A Detroit-area homeowner found guilty for shooting and killing an unarmed woman on his porch was sentenced to at least 17 years in prison on Wednesday, The New York Times reported.
Theodore P. Wafer was tried and convicted for the death of 19-year-old Renisha McBride, whom he shot through the locked screen door as she stood on the front porch of his Dearborn Heights home on Nov. 2, 2013.
Prosecutors asked that Wafer, 55, be sentenced to 17 years following his Aug. 7 conviction for second-degree murder, involuntary manslaughter and felony weapon possession.
Wafer told the court he was sleeping in his living room at around 4:30 a.m.

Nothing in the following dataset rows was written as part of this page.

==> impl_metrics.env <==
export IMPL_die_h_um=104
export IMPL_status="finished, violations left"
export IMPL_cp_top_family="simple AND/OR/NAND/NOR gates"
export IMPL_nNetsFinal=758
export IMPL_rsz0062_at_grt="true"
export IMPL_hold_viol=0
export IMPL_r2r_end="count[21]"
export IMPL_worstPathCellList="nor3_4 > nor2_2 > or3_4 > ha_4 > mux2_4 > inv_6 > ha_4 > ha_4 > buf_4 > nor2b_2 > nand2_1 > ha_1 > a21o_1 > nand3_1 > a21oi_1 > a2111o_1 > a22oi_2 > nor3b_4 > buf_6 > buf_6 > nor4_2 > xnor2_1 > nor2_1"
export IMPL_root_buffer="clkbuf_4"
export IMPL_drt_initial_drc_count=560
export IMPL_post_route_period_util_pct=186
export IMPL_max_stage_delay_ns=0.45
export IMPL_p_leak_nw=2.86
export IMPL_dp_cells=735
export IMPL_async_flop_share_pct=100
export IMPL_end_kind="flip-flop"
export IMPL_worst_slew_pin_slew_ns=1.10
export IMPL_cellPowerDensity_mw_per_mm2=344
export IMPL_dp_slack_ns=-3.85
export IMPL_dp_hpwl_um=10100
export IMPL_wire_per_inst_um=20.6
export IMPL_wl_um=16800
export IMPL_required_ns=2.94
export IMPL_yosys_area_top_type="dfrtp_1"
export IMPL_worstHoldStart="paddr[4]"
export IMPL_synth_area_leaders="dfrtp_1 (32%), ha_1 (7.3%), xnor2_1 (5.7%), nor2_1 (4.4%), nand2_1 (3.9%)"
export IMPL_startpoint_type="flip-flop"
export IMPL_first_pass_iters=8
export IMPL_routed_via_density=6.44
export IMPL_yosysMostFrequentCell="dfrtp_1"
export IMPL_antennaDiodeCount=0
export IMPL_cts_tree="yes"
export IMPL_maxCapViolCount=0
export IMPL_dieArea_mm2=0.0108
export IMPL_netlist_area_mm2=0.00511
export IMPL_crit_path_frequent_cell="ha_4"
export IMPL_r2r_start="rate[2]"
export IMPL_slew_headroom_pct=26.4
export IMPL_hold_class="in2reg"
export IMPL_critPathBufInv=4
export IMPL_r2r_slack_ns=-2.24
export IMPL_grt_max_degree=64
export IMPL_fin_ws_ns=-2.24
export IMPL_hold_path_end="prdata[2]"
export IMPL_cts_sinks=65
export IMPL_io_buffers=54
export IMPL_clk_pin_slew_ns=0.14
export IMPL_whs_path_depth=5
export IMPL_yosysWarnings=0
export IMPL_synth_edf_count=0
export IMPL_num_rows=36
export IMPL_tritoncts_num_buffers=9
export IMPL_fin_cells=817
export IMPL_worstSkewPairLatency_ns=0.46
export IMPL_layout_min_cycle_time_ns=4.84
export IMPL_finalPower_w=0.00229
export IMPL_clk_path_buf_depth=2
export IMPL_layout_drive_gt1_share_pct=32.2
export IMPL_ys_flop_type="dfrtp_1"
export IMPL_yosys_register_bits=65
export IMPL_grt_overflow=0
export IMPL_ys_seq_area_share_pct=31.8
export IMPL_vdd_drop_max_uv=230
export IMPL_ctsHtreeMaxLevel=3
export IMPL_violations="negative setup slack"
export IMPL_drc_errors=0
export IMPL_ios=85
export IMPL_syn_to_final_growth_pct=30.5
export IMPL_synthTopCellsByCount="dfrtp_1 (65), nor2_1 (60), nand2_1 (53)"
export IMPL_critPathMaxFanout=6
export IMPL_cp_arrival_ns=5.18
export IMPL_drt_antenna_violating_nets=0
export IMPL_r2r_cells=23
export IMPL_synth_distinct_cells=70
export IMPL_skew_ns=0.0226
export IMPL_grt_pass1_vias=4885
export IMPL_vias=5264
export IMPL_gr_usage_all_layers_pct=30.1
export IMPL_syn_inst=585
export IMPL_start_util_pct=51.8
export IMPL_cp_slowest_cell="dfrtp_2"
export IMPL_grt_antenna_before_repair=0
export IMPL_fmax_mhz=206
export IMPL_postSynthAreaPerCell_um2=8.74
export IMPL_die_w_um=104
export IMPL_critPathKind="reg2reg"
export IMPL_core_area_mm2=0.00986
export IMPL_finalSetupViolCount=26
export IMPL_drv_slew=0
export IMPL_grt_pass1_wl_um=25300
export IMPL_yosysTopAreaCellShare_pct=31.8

Nov. 2 when he was roused by loud banging on his doors. Afraid it was an intruder, Wafer frantically searched for his loaded Mossberg 12-gauge shotgun.
"I was upset," the airport maintenance worker said, according to The NY Times. "I had a lot of emotions. I was scared. I had fear. I was panicking."
The banging continued at the front door, moved to his side door and then returned to the front. Wafer opened the front door, saw a "figure" through the locked screen door and open fired, killing McBride.
Before she was killed, McBride got into a car accident where she hit a parked vehicle half a mile from Wafer's home at around 1 a.m. Witnesses said she was bleeding and she appeared dazed, but she declined help from bystanders and fled the scene. An autopsy later revealed she was intoxicated, the Associated Press reported.
It is not clear what happened to McBride from the accident until 4:30 a.m. when she approached Wafer's home in an apparent cry for help, prosecutors said.
Her murder raised speculation that race was involved- McBride was black and Wafer is white. But race was barely mentioned throughout the trial, and Wayne County Judge Dana Hathaway said she doesn't believe race was involved when she sentenced Wafer to a maximum of 32 years.
Wafer told Hathaway that McBride was "too young to leave this world," the AP reported.
"I will carry that guilt and sorrow forever," he said.